It's About the Work

17

Oct



In my last post, I wrote about how a new ‘creator economy’ has emerged, and with it the financial heft afforded to influential online video creators and the jockeying of not only brands but rival social and distribution networks to tie up prized talent. As relevance and authenticity continue to trump the benefits of traditional marketing tactics in an increasingly cluttered purchasing environment, Influencer Marketing has proven incredibly effective at driving meaningful business results for brands. Campaigns for PacSun, Target and Toyota have harnessed the explosion of social media and the diversity of influencers spread out across networks to increase visibility, credibility and sales among critical audience segments. It might not be long until influencer marketing is seen less as a sub-category in the plans of top tier marketers and more as the future of marketing.
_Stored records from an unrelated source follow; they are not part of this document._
**src/rtl/qspi_cmd_pkg.sv**
```systemverilog
// qspi_cmd_pkg
//   Shared definitions for the QSPI command sequencer: frame opcodes,
//   the sequencer state encoding and the byte the slave sends when no
//   read data is ready.
package qspi_cmd_pkg;

    localparam logic [7:0] OP_NOP   = 8'h00;
    localparam logic [7:0] OP_WRITE = 8'h01;
    localparam logic [7:0] OP_READ  = 8'h02;

    // Byte the slave shifts out on an underrun; the sequencer never drives it.
    localparam logic [7:0] TX_FILL  = 8'hFF;

    typedef enum logic [2:0] {
        ST_IDLE     = 3'd0,
        ST_ADDR     = 3'd1,
        ST_LEN      = 3'd2,
        ST_WR_DATA  = 3'd3,
        ST_RD_FETCH = 3'd4,
        ST_RD_WAIT  = 3'd5,
        ST_RD_HOLD  = 3'd6,
        ST_DRAIN    = 3'd7
    } state_t;

endpackage

```
**src/rtl/qspi_tx_stage.sv**
```systemverilog
// qspi_tx_stage
//   One-entry holding register between the sequencer and the slave's
//   transmit shifter.
//   Ports:
//     i_clk, i_reset     clock, synchronous active-high reset
//     i_load, i_load_data  capture a fetched read byte
//     i_tx_req           slave takes the held byte (consume)
//     i_flush            drop the held byte (frame aborted)
//     o_tx_data          held byte, 0x00 whenever nothing is held
//     o_tx_valid         a byte is held
//     o_tx_underrun      one-cycle pulse: i_tx_req arrived with nothing held
module qspi_tx_stage (
    input  logic       i_clk,
    input  logic       i_reset,
    input  logic       i_load,
    input  logic [7:0] i_load_data,
    input  logic       i_tx_req,
    input  logic       i_flush,
    output logic [7:0] o_tx_data,
    output logic       o_tx_valid,
    output logic       o_tx_underrun
);

    logic [7:0] r_data;
    logic       r_valid;
    logic       r_underrun;

    always_ff @(posedge i_clk) begin
        if (i_reset) begin
            r_data     <= 8'h00;
            r_valid    <= 1'b0;
            r_underrun <= 1'b0;
        end else begin
            r_underrun <= i_tx_req && !r_valid;
            // Flush and consume both empty the stage; data returns to 0x00.
            if (i_flush || (i_tx_req && r_valid)) begin
                r_data  <= 8'h00;
                r_valid <= 1'b0;
            end else if (i_load) begin
                r_data  <= i_load_data;
                r_valid <= 1'b1;
            end
        end
    end

    assign o_tx_data     = r_data;
    assign o_tx_valid    = r_valid;
    assign o_tx_underrun = r_underrun;

endmodule

```
**src/rtl/qspi_cmd_sequencer.sv**
```systemverilog
// qspi_cmd_sequencer
//   Parses chip-select framed QSPI byte streams (opcode, address, length,
//   data) and turns them into register write strobes or prefetched register
//   reads handed to the slave's transmit shifter.
//   Ports:
//     i_clk, i_reset        clock, synchronous active-high reset
//     i_cs_active           chip select, high while a frame is open
//     i_rx_valid, i_rx_data received byte strobe and value
//     i_tx_req              slave latches o_tx_data
//     o_tx_data, o_tx_valid read byte offered to the slave
//     o_reg_addr/wdata/we/re register bus; i_reg_rdata valid one cycle after o_reg_re
//     o_frame_done          pulse: frame completed all N transfers
//     o_frame_err           pulse: frame rejected or aborted
//     o_tx_underrun         pulse: i_tx_req with o_tx_valid low
//     o_dbg_state           current sequencer state
//   Handshakes: every strobe (rx_valid, tx_req, reg_we, reg_re and the
//   pulses) is a single-cycle event with no back-pressure; a byte is taken
//   in the cycle its strobe is high.
module qspi_cmd_sequencer
    import qspi_cmd_pkg::*;
#(
    parameter int ADDR_W    = 8,
    parameter int BURST_MAX = 16
) (
    input  logic              i_clk,
    input  logic              i_reset,
    input  logic              i_cs_active,
    input  logic              i_rx_valid,
    input  logic [7:0]        i_rx_data,
    input  logic              i_tx_req,
    output logic [7:0]        o_tx_data,
    output logic              o_tx_valid,
    output logic [ADDR_W-1:0] o_reg_addr,
    output logic [7:0]        o_reg_wdata,
    output logic              o_reg_we,
    output logic              o_reg_re,
    input  logic [7:0]        i_reg_rdata,
    output logic              o_frame_done,
    output logic              o_frame_err,
    output logic              o_tx_underrun,
    output logic [2:0]        o_dbg_state
);

    localparam int         CNT_W   = $clog2(BURST_MAX + 1);
    localparam logic [7:0] LEN_MAX = 8'(BURST_MAX);

    state_t            r_state;
    logic              r_is_read;
    logic [ADDR_W-1:0] r_addr;
    logic [CNT_W-1:0]  r_count;
    logic [ADDR_W-1:0] r_reg_addr;
    logic [7:0]        r_reg_wdata;
    logic              r_reg_we;
    logic              r_reg_re;
    logic              r_frame_done;
    logic              r_frame_err;

    logic w_len_bad;
    logic w_tx_load;
    logic w_tx_flush;
    logic w_consume;

    assign w_len_bad  = (i_rx_data == 8'h00) || (i_rx_data > LEN_MAX);
    // Read data arrives in RD_WAIT, one cycle after the RD_FETCH strobe.
    assign w_tx_load  = (r_state == ST_RD_WAIT) && i_cs_active;
    assign w_tx_flush = !i_cs_active;
    assign w_consume  = (r_state == ST_RD_HOLD) && i_cs_active && i_tx_req && o_tx_valid;

    always_ff @(posedge i_clk) begin
        if (i_reset) begin
            r_state      <= ST_IDLE;
            r_is_read    <= 1'b0;
            r_addr       <= '0;
            r_count      <= '0;
            r_reg_addr   <= '0;
            r_reg_wdata  <= 8'h00;
            r_reg_we     <= 1'b0;
            r_reg_re     <= 1'b0;
            r_frame_done <= 1'b0;
            r_frame_err  <= 1'b0;
        end else begin
            r_reg_we     <= 1'b0;
            r_reg_re     <= 1'b0;
            r_frame_done <= 1'b0;
            r_frame_err  <= 1'b0;
            // Chip-select release beats any byte arriving in the same cycle.
            if (!i_cs_active) begin
                if (r_state != ST_IDLE && r_state != ST_DRAIN)
                    r_frame_err <= 1'b1;
                r_state <= ST_IDLE;
            end else begin
                case (r_state)
                    ST_IDLE: if (i_rx_valid) begin
                        if (i_rx_data == OP_WRITE || i_rx_data == OP_READ) begin
                            r_is_read <= (i_rx_data == OP_READ);
                            r_state   <= ST_ADDR;
                        end else begin
                            r_frame_err <= (i_rx_data != OP_NOP);
                            r_state     <= ST_DRAIN;
                        end
                    end
                    ST_ADDR: if (i_rx_valid) begin
                        r_addr  <= ADDR_W'(i_rx_data);
                        r_state <= ST_LEN;
                    end
                    ST_LEN: if (i_rx_valid) begin
                        if (w_len_bad) begin
                            r_frame_err <= 1'b1;
                            r_state     <= ST_DRAIN;
                        end else begin
                            r_count <= CNT_W'(i_rx_data);
                            if (r_is_read) begin
                                // Strobe is registered so it is high while in RD_FETCH.
                                r_reg_re   <= 1'b1;
                                r_reg_addr <= r_addr;
                                r_state    <= ST_RD_FETCH;
                            end else begin
                                r_state <= ST_WR_DATA;
                            end
                        end
                    end
                    ST_WR_DATA: if (i_rx_valid) begin
                        r_reg_we    <= 1'b1;
                        r_reg_wdata <= i_rx_data;
                        r_reg_addr  <= r_addr;
                        r_addr      <= r_addr + ADDR_W'(1);
                        r_count     <= r_count - CNT_W'(1);
                        if (r_count == CNT_W'(1)) begin
                            r_frame_done <= 1'b1;
                            r_state      <= ST_DRAIN;
                        end
                    end
                    ST_RD_FETCH: r_state <= ST_RD_WAIT;
                    ST_RD_WAIT:  r_state <= ST_RD_HOLD;
                    ST_RD_HOLD: if (w_consume) begin
                        r_addr  <= r_addr + ADDR_W'(1);
                        r_count <= r_count - CNT_W'(1);
                        if (r_count == CNT_W'(1)) begin
                            r_frame_done <= 1'b1;
                            r_state      <= ST_DRAIN;
                        end else begin
                            r_reg_re   <= 1'b1;
                            r_reg_addr <= r_addr + ADDR_W'(1);
                            r_state    <= ST_RD_FETCH;
                        end
                    end
                    ST_DRAIN: r_state <= ST_DRAIN;
                    default:  r_state <= ST_IDLE;
                endcase
            end
        end
    end

    qspi_tx_stage u_tx_stage (
        .i_clk         (i_clk),
        .i_reset       (i_reset),
        .i_load        (w_tx_load),
        .i_load_data   (i_reg_rdata),
        .i_tx_req      (i_tx_req),
        .i_flush       (w_tx_flush),
        .o_tx_data     (o_tx_data),
        .o_tx_valid    (o_tx_valid),
        .o_tx_underrun (o_tx_underrun)
    );

    assign o_reg_addr   = r_reg_addr;
    assign o_reg_wdata  = r_reg_wdata;
    assign o_reg_we     = r_reg_we;
    assign o_reg_re     = r_reg_re;
    assign o_frame_done = r_frame_done;
    assign o_frame_err  = r_frame_err;
    assign o_dbg_state  = r_state;

endmodule

```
Enter the latest proof point. IZEA, a pioneer in the Sponsored Social industry, and a client of Allison+Partners, just released their 5th Annual “State of Sponsored Social” report, partnering with the research firm Halverson Group on the study. In it you’ll see how Sponsored Social – where brands can connect with creators who blog, tweet, pin and post on their behalf – has outpaced traditional media mix options and further boosted the legitimacy of the ‘creator economy.’ The report also touches on the critical nature of understanding and enforcing FTC guidelines. IZEA consulted with the FTC regarding the original disclosure guidelines and continues to emphasize its importance in nurturing trust among brand, creator and consumer.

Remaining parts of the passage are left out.